--- Available data ---
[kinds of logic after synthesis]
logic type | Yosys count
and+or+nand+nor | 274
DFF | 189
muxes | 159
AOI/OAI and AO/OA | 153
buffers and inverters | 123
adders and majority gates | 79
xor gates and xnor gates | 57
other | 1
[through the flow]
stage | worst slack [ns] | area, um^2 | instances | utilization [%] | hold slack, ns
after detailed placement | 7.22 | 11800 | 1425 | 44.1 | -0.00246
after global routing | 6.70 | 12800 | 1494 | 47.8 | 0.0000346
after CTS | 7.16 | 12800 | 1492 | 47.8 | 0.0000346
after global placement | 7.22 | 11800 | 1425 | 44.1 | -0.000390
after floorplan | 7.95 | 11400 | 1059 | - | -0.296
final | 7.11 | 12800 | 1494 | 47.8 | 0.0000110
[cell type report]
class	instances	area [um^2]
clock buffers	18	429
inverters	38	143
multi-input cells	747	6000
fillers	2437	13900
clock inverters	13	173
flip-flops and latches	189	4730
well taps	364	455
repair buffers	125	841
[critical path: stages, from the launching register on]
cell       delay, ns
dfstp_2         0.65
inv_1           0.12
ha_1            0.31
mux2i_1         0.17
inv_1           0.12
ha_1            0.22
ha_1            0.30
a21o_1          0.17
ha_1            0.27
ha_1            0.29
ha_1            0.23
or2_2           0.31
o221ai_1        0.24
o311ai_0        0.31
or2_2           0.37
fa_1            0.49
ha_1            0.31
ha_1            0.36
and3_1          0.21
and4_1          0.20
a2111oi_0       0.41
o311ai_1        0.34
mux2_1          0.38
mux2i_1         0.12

--- The task ---
Within the listing above, filter for lines holding the string "clock" and copy each one.

--- Completed task ---
clock buffers	18	429
clock inverters	13	173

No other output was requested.